## Task item
Copy out exactly the lines below that run from the one holding "o21bai | 4 |" to the one holding "Clock buffer | 9 | 225.2 | 4.799", keeping both of those lines and no others.

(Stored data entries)
++++++++++++++++++++
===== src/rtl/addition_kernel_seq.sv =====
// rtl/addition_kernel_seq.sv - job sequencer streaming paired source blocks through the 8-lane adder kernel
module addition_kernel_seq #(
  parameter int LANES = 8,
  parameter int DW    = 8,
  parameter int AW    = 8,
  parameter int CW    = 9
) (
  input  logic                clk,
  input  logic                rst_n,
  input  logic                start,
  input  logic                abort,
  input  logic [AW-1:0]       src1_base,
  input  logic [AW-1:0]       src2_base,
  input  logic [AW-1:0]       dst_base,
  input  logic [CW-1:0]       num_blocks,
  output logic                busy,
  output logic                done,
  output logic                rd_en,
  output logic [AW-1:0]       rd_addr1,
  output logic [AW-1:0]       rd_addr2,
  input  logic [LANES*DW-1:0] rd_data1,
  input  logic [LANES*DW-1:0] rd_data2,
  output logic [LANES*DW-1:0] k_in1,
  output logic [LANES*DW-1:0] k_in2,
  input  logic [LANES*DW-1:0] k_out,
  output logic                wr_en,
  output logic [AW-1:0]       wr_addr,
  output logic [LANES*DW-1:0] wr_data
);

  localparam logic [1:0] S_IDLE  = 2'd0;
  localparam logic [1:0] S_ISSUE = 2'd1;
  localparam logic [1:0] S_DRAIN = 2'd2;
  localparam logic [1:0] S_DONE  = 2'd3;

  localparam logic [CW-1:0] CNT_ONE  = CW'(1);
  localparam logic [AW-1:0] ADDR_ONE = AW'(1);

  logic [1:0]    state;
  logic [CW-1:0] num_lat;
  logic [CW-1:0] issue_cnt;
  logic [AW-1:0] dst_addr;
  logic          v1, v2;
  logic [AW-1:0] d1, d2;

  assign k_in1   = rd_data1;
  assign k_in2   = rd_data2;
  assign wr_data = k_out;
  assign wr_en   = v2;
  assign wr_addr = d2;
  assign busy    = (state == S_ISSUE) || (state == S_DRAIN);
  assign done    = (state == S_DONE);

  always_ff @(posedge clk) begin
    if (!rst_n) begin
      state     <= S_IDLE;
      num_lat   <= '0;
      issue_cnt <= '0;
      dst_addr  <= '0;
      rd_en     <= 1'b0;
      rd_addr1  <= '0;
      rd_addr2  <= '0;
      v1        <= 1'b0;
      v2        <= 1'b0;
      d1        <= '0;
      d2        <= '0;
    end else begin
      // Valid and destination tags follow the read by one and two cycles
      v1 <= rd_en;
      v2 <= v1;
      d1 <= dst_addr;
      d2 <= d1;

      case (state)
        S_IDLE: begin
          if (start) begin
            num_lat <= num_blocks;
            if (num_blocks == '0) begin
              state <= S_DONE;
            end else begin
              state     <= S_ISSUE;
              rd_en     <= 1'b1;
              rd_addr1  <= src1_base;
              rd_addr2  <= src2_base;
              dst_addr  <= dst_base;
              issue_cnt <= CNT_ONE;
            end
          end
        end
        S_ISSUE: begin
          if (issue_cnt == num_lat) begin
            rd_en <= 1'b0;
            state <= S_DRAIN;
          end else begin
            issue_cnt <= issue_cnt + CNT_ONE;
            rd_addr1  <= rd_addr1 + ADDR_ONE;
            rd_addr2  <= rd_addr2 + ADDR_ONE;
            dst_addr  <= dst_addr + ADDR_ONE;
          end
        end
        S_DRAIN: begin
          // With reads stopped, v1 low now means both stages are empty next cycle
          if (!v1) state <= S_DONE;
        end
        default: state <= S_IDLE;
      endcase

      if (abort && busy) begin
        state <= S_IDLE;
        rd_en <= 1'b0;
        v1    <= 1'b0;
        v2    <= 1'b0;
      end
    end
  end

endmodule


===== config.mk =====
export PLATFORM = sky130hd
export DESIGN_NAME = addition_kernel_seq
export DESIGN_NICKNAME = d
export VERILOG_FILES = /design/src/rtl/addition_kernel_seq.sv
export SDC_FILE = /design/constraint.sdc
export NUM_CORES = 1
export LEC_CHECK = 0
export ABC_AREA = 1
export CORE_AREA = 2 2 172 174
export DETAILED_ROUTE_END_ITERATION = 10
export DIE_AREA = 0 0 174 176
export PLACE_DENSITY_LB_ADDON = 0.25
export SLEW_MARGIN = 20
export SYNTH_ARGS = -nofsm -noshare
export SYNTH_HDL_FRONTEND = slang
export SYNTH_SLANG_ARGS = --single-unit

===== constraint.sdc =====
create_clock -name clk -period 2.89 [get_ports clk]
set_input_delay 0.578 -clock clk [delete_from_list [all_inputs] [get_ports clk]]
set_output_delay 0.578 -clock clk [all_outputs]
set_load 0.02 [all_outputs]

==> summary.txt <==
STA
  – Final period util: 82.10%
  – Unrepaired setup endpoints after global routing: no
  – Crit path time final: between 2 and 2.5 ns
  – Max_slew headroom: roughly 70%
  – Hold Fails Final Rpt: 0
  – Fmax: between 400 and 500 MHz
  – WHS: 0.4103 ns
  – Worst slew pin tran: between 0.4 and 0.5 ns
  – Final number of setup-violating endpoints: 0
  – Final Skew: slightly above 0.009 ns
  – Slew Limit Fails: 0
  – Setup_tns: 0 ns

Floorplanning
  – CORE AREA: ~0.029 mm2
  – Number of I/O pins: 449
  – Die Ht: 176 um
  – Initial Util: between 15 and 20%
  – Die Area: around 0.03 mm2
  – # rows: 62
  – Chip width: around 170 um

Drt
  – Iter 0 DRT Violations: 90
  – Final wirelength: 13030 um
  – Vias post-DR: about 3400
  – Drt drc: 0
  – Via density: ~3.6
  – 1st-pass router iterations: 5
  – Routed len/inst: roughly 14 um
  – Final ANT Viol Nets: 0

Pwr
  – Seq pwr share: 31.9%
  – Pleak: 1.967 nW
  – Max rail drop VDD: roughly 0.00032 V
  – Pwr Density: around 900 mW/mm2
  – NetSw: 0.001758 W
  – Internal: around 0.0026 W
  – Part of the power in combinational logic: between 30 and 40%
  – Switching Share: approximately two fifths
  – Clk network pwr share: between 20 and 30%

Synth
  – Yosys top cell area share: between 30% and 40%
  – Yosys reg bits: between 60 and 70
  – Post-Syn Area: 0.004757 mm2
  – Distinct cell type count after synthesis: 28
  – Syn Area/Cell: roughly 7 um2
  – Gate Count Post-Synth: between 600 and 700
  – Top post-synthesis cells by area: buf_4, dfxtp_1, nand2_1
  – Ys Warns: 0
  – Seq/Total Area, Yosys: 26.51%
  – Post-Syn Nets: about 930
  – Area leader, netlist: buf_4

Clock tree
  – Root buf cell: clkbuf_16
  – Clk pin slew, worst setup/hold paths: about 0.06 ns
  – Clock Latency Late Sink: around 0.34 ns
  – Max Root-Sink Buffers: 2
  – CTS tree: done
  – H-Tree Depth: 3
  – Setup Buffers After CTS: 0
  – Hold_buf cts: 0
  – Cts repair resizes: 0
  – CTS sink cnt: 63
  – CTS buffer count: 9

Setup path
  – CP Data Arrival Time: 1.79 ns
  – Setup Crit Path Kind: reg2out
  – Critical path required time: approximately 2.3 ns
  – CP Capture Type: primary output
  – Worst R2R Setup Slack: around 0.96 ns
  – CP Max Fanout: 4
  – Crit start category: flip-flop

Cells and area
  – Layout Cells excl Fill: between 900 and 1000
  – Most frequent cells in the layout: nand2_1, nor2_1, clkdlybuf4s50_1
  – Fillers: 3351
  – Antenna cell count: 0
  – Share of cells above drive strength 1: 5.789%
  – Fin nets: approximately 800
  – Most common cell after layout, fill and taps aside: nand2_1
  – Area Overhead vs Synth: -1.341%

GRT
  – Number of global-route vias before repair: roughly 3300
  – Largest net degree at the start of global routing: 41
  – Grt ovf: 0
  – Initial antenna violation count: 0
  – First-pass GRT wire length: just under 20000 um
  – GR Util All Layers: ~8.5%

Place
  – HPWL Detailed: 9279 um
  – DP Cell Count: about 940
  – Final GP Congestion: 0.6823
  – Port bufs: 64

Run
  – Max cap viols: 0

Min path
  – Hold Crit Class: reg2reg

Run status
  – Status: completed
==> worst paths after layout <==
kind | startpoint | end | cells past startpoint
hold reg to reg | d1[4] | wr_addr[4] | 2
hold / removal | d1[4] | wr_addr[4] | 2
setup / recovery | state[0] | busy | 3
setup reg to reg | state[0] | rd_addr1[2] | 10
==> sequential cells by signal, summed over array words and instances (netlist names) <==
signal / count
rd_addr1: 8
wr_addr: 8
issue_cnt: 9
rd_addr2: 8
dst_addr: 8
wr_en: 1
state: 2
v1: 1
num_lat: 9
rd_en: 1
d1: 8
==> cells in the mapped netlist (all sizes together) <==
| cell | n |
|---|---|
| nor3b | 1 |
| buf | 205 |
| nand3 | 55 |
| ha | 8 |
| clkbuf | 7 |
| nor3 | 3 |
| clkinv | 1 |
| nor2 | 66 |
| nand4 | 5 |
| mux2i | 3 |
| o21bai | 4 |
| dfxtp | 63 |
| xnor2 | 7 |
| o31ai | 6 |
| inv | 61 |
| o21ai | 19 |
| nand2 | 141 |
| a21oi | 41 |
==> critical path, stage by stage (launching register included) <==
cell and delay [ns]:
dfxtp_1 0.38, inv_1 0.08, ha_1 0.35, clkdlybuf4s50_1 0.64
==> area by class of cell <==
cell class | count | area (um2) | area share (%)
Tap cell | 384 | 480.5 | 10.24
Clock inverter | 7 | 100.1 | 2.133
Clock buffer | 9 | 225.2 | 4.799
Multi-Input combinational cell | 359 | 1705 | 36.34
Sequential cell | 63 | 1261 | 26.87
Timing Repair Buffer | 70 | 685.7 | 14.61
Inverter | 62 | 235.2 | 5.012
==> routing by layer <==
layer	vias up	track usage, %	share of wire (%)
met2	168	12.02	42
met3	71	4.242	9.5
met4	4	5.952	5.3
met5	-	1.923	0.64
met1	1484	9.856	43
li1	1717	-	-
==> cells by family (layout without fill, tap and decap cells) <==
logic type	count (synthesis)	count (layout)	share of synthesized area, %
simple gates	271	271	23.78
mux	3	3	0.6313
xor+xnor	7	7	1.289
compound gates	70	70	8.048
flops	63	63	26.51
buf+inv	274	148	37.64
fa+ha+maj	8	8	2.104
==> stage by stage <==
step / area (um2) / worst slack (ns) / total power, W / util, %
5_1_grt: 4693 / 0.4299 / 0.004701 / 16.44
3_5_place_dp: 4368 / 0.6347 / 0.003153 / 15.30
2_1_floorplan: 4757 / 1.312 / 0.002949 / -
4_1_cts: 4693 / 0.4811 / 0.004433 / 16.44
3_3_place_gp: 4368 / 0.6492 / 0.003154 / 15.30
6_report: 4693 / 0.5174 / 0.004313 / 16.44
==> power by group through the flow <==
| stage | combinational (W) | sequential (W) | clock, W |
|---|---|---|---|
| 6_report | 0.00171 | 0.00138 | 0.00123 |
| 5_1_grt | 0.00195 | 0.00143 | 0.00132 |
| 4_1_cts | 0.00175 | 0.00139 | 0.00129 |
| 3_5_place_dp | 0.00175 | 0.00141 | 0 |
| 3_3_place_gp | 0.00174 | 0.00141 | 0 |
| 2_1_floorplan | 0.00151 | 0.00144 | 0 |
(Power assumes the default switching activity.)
++++++++++++++++++++
## Reply to the exercise
| o21bai | 4 |
| dfxtp | 63 |
| xnor2 | 7 |
| o31ai | 6 |
| inv | 61 |
| o21ai | 19 |
| nand2 | 141 |
| a21oi | 41 |
==> critical path, stage by stage (launching register included) <==
cell and delay [ns]:
dfxtp_1 0.38, inv_1 0.08, ha_1 0.35, clkdlybuf4s50_1 0.64
==> area by class of cell <==
cell class | count | area (um2) | area share (%)
Tap cell | 384 | 480.5 | 10.24
Clock inverter | 7 | 100.1 | 2.133
Clock buffer | 9 | 225.2 | 4.799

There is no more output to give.